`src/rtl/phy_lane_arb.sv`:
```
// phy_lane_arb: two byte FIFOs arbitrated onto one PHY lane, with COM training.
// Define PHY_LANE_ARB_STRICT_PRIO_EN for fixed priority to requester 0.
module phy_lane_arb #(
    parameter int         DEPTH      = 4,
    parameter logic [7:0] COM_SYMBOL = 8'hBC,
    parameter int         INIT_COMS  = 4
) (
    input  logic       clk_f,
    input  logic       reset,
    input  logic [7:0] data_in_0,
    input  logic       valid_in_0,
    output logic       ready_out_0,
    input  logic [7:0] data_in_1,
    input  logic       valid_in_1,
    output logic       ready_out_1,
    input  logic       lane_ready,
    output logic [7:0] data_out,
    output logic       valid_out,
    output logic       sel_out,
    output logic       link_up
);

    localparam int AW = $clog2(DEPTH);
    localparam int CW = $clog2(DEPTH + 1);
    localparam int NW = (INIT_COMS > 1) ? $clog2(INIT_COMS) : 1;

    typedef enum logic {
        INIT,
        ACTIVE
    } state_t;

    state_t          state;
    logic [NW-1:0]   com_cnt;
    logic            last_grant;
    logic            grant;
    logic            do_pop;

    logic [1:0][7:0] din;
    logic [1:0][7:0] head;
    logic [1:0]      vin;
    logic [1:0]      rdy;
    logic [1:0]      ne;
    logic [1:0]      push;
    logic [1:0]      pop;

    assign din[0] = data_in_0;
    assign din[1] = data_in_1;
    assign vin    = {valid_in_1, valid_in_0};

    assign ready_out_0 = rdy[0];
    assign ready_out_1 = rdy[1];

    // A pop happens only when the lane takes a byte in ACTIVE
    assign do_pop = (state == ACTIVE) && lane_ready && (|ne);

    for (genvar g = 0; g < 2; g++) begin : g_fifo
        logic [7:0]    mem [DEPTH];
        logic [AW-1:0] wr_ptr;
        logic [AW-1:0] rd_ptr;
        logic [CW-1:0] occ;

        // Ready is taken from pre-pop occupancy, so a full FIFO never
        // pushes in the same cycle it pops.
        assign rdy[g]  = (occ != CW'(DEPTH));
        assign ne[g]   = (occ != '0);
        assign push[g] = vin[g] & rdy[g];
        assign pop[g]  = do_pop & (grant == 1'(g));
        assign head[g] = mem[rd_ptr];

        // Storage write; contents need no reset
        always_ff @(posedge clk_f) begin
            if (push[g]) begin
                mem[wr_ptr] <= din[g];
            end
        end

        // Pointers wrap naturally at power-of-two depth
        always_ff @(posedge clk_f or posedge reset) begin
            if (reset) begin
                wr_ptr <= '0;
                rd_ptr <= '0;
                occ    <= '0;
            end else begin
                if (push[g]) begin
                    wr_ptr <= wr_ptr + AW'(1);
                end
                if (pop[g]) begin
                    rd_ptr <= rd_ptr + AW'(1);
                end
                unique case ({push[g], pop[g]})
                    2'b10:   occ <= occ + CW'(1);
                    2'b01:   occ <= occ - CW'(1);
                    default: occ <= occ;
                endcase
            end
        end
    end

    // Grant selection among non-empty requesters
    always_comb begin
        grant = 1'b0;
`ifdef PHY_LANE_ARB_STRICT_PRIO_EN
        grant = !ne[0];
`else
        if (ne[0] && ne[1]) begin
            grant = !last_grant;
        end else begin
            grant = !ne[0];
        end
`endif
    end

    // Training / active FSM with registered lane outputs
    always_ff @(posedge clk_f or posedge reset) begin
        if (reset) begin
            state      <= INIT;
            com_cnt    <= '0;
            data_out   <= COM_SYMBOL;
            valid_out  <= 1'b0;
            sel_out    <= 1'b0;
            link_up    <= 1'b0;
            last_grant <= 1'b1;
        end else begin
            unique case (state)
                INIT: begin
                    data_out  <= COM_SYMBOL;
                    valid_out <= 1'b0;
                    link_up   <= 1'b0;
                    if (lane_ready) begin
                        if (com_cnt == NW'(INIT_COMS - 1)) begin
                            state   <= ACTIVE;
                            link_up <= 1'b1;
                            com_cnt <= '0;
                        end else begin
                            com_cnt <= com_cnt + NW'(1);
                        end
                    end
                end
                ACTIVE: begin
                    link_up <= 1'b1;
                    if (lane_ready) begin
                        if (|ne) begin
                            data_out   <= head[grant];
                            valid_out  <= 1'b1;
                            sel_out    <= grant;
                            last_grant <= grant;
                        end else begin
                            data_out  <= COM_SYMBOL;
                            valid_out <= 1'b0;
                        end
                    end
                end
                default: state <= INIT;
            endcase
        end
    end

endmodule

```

---

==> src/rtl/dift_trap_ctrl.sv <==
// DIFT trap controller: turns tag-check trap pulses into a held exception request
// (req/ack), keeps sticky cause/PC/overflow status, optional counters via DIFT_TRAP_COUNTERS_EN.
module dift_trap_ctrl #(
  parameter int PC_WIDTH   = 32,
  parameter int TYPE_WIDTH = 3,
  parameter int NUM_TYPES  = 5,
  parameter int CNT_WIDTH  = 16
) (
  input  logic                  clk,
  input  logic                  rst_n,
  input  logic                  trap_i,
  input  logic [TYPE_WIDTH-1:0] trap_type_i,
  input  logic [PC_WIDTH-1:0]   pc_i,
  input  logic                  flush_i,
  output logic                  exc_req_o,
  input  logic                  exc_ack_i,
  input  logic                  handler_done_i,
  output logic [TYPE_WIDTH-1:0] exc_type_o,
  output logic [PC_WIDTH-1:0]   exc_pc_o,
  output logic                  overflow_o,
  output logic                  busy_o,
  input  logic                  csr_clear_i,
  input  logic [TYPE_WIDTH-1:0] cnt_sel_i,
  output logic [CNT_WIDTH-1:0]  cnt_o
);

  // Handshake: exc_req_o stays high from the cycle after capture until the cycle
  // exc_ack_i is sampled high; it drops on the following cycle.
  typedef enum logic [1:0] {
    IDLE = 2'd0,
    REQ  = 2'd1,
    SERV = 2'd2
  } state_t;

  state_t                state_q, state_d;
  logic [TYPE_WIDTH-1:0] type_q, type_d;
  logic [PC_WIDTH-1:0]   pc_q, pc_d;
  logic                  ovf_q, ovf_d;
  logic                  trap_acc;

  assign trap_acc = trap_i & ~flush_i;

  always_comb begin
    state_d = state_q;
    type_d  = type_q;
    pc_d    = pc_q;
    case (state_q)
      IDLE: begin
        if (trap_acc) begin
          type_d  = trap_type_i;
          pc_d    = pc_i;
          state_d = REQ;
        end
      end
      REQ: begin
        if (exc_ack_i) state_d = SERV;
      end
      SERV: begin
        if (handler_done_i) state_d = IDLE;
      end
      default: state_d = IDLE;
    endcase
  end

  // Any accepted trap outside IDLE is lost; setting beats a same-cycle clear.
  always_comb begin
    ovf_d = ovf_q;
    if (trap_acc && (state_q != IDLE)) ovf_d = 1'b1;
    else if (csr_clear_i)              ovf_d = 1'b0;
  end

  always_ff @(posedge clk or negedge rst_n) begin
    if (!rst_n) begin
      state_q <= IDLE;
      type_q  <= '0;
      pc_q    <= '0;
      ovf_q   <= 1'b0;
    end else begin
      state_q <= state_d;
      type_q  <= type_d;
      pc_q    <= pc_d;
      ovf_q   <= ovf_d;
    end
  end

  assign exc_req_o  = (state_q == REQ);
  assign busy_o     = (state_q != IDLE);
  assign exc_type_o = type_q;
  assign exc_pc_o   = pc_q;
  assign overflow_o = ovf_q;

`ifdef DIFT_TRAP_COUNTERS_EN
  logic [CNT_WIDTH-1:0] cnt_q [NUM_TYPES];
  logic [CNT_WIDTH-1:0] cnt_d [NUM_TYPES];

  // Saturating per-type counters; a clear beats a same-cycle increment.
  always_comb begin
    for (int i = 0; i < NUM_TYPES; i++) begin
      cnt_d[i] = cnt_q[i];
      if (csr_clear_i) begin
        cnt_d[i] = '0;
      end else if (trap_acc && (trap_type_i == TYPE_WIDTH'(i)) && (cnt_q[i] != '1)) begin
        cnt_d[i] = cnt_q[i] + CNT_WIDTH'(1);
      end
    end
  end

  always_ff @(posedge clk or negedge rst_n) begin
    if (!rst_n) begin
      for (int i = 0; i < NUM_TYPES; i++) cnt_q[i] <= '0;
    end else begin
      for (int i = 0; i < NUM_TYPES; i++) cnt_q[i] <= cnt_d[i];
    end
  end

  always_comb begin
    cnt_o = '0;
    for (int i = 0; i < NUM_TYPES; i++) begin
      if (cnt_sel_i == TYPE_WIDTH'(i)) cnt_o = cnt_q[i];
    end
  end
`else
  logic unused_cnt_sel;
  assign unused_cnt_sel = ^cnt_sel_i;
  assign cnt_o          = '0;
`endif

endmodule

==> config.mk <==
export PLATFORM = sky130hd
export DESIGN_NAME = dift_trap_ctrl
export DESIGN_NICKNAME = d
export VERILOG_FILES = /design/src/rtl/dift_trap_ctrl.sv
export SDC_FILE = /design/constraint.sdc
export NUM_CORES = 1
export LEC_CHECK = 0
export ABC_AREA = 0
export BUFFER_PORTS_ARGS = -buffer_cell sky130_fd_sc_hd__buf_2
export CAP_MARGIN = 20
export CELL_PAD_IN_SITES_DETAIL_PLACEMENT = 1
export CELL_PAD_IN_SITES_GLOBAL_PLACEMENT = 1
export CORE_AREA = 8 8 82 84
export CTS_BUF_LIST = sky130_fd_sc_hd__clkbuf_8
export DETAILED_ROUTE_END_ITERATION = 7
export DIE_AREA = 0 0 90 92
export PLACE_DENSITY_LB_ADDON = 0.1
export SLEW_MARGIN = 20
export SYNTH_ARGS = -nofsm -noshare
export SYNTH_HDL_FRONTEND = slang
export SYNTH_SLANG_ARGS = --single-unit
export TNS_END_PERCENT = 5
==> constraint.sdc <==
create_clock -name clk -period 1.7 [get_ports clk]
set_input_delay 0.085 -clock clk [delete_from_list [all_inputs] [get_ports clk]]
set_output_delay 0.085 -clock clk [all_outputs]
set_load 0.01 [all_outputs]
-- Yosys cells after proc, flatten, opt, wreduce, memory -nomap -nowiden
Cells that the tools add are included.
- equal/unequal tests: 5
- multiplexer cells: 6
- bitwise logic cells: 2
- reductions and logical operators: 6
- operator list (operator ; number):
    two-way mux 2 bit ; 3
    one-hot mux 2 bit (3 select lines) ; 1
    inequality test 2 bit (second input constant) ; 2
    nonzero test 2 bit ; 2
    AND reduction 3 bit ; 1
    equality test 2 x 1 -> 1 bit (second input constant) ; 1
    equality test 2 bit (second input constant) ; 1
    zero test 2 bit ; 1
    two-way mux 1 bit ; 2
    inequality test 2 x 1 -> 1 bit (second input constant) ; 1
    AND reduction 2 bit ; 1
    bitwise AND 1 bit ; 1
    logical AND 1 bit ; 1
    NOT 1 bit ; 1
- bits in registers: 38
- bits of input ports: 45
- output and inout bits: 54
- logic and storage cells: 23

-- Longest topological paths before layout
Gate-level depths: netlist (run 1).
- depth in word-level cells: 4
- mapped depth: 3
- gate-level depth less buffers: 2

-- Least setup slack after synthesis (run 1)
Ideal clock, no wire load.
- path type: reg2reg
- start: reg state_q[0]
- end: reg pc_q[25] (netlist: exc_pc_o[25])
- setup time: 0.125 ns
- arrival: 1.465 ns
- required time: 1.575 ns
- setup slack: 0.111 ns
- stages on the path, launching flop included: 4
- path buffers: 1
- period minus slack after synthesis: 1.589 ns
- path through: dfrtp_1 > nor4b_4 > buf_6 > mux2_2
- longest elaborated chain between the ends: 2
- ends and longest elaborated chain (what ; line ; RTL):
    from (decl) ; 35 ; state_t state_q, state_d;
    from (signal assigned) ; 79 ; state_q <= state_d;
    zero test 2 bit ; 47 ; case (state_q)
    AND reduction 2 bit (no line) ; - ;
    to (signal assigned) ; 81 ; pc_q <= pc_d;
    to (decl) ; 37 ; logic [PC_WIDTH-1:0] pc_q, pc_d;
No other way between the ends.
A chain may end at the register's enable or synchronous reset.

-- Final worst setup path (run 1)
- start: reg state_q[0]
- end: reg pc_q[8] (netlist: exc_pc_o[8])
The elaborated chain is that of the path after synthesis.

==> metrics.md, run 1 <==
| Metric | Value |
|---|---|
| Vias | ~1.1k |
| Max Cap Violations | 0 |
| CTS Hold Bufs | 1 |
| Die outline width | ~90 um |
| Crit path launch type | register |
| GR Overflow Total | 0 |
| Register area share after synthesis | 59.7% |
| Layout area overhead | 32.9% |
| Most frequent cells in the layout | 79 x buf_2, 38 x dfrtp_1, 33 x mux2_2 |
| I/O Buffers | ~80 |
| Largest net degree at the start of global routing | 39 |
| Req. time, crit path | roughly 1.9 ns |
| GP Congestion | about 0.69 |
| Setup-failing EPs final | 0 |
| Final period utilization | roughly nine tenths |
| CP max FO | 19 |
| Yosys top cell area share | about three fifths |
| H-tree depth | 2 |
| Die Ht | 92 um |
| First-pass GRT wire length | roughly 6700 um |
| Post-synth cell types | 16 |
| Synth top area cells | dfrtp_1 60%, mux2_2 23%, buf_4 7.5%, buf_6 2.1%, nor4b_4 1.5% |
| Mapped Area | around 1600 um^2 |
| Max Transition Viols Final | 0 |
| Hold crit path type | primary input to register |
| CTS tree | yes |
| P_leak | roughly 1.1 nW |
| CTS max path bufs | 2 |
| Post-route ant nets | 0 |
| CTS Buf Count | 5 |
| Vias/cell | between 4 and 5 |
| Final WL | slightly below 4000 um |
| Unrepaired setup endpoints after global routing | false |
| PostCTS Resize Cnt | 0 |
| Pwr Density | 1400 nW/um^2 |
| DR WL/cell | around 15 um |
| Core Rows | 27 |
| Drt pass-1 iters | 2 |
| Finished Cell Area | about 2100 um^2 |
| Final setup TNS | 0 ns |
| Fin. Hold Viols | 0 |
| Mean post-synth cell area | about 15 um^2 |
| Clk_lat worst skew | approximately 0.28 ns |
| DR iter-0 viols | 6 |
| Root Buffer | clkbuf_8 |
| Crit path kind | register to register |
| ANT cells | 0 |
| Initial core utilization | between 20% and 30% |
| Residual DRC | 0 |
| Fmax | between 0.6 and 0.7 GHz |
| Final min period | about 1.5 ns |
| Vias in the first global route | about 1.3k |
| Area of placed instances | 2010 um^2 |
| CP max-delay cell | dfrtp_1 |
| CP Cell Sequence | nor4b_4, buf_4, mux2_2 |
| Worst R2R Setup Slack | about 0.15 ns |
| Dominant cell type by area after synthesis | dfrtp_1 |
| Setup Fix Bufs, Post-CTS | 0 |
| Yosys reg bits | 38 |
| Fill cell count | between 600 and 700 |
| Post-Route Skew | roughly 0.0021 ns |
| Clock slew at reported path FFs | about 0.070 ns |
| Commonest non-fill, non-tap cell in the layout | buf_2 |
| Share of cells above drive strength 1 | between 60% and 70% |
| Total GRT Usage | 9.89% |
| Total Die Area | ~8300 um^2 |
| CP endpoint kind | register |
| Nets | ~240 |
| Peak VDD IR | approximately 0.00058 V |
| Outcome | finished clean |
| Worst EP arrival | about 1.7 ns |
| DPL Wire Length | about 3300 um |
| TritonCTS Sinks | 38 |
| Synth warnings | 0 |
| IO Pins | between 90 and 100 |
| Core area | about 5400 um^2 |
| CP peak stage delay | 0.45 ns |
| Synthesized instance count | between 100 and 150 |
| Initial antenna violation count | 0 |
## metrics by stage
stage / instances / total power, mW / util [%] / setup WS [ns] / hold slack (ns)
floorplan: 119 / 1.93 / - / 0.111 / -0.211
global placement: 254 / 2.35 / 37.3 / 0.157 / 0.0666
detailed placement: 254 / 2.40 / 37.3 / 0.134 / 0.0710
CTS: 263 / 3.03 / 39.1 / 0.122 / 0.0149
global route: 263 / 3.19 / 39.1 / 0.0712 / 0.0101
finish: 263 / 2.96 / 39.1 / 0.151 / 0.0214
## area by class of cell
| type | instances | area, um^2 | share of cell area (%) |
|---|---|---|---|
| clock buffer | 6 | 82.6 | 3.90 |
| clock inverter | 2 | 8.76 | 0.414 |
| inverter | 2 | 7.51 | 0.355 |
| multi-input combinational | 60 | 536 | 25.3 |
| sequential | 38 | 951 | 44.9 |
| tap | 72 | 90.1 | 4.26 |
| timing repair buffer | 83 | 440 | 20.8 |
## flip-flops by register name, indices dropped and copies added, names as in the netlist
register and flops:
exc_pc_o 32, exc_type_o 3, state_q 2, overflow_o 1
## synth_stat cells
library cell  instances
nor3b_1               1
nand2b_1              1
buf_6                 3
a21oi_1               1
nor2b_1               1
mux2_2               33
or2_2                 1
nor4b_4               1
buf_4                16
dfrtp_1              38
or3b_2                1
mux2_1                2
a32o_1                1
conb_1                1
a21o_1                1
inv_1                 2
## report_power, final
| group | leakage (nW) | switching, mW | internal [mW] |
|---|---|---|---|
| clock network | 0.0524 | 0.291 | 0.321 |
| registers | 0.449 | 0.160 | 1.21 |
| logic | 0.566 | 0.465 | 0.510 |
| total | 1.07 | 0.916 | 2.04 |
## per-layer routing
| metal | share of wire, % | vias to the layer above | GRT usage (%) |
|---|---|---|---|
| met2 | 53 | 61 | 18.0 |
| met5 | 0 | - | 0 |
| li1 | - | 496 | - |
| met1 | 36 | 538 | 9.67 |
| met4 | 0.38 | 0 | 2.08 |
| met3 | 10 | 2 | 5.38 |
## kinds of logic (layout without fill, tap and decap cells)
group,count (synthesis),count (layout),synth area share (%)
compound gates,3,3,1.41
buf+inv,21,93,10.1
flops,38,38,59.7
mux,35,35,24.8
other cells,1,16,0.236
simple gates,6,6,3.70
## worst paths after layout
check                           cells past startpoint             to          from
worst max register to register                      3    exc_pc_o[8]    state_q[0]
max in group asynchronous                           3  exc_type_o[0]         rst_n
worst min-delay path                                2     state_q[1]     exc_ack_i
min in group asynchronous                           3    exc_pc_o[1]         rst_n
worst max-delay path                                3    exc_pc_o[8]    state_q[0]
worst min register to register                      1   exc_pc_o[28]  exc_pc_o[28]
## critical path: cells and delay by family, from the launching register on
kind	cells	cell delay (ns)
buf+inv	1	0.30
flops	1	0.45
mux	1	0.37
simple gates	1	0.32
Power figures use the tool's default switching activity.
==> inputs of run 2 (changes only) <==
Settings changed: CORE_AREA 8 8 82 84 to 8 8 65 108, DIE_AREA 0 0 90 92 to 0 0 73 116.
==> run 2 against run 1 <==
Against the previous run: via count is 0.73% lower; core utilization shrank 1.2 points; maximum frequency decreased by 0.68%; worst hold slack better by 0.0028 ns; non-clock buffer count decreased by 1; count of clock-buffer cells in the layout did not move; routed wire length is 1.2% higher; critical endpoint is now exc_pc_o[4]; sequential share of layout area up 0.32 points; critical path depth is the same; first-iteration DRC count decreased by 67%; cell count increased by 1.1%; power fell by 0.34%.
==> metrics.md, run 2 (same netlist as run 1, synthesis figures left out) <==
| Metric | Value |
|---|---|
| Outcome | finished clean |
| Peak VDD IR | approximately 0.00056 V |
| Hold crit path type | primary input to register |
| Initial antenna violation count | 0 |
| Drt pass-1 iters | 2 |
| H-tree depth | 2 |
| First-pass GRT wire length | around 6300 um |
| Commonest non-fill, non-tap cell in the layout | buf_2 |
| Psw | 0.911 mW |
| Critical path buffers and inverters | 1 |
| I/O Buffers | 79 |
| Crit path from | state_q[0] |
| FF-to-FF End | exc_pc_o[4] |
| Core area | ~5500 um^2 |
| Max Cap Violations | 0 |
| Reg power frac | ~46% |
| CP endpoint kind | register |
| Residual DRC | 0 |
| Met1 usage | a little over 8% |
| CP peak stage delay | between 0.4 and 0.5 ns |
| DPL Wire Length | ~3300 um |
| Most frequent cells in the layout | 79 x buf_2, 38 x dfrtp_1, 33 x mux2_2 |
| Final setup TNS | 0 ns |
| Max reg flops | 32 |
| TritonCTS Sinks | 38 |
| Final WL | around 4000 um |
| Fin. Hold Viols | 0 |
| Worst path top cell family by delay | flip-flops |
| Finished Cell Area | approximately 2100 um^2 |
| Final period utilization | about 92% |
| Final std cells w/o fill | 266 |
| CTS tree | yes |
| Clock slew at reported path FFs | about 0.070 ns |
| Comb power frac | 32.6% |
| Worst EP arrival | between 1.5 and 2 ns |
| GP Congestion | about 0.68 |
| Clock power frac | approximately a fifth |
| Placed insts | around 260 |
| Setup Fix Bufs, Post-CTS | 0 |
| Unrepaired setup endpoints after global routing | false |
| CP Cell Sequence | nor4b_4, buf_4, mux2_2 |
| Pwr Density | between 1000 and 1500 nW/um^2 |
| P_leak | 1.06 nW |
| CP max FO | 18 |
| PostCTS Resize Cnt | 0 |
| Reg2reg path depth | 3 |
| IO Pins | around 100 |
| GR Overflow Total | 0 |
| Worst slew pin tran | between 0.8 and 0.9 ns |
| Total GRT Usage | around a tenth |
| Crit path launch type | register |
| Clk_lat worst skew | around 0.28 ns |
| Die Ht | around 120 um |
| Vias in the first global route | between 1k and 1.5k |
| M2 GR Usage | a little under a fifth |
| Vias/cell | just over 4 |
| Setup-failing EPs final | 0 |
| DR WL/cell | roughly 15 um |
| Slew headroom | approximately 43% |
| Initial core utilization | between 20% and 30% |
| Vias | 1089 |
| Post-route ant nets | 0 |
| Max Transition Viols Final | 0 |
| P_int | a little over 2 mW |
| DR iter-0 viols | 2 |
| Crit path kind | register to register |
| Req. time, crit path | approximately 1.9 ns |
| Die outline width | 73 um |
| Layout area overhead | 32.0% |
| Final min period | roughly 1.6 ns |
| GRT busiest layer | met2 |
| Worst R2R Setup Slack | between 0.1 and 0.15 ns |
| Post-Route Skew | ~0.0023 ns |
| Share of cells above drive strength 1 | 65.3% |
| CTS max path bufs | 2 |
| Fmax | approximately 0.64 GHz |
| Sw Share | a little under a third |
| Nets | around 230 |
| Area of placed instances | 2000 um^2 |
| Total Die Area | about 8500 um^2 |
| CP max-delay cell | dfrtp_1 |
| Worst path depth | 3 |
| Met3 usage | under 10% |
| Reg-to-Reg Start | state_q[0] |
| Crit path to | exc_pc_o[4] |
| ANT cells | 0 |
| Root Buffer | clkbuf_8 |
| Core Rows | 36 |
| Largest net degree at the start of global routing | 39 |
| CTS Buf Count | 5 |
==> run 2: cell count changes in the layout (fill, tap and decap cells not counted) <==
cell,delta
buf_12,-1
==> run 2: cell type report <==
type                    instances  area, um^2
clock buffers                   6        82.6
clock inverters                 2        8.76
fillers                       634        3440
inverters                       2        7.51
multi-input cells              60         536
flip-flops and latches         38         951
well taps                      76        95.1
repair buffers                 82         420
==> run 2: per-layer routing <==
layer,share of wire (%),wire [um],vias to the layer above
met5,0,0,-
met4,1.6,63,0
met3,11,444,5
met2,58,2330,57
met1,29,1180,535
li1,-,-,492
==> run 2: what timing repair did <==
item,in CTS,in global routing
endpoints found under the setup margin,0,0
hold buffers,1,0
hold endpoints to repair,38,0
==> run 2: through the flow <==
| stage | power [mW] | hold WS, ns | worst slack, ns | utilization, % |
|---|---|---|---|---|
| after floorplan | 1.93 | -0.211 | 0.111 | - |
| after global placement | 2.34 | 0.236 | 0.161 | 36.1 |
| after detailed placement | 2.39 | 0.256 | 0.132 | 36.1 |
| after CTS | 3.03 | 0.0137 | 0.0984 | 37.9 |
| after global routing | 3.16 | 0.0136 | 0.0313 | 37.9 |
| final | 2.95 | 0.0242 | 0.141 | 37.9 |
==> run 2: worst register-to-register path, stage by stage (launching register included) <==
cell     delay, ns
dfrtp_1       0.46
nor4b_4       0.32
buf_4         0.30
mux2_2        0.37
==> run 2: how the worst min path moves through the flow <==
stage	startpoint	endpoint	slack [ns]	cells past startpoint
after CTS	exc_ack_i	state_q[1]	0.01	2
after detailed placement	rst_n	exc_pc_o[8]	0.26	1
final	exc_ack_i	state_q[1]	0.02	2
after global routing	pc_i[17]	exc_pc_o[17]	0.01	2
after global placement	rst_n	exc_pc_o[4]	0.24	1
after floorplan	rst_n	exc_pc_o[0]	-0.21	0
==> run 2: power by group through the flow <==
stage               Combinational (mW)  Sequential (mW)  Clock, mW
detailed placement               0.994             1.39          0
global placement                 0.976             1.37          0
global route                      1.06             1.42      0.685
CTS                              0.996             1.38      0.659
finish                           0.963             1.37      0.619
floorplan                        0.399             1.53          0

▶ Required work:
Extract the lines of the preceding material that run from the line with "End | exc_pc_o[4] |" through the line with "about 92% |", inclusive, reproducing them exactly and adding nothing.

▶ Response below:
| FF-to-FF End | exc_pc_o[4] |
| Core area | ~5500 um^2 |
| Max Cap Violations | 0 |
| Reg power frac | ~46% |
| CP endpoint kind | register |
| Residual DRC | 0 |
| Met1 usage | a little over 8% |
| CP peak stage delay | between 0.4 and 0.5 ns |
| DPL Wire Length | ~3300 um |
| Most frequent cells in the layout | 79 x buf_2, 38 x dfrtp_1, 33 x mux2_2 |
| Final setup TNS | 0 ns |
| Max reg flops | 32 |
| TritonCTS Sinks | 38 |
| Final WL | around 4000 um |
| Fin. Hold Viols | 0 |
| Worst path top cell family by delay | flip-flops |
| Finished Cell Area | approximately 2100 um^2 |
| Final period utilization | about 92% |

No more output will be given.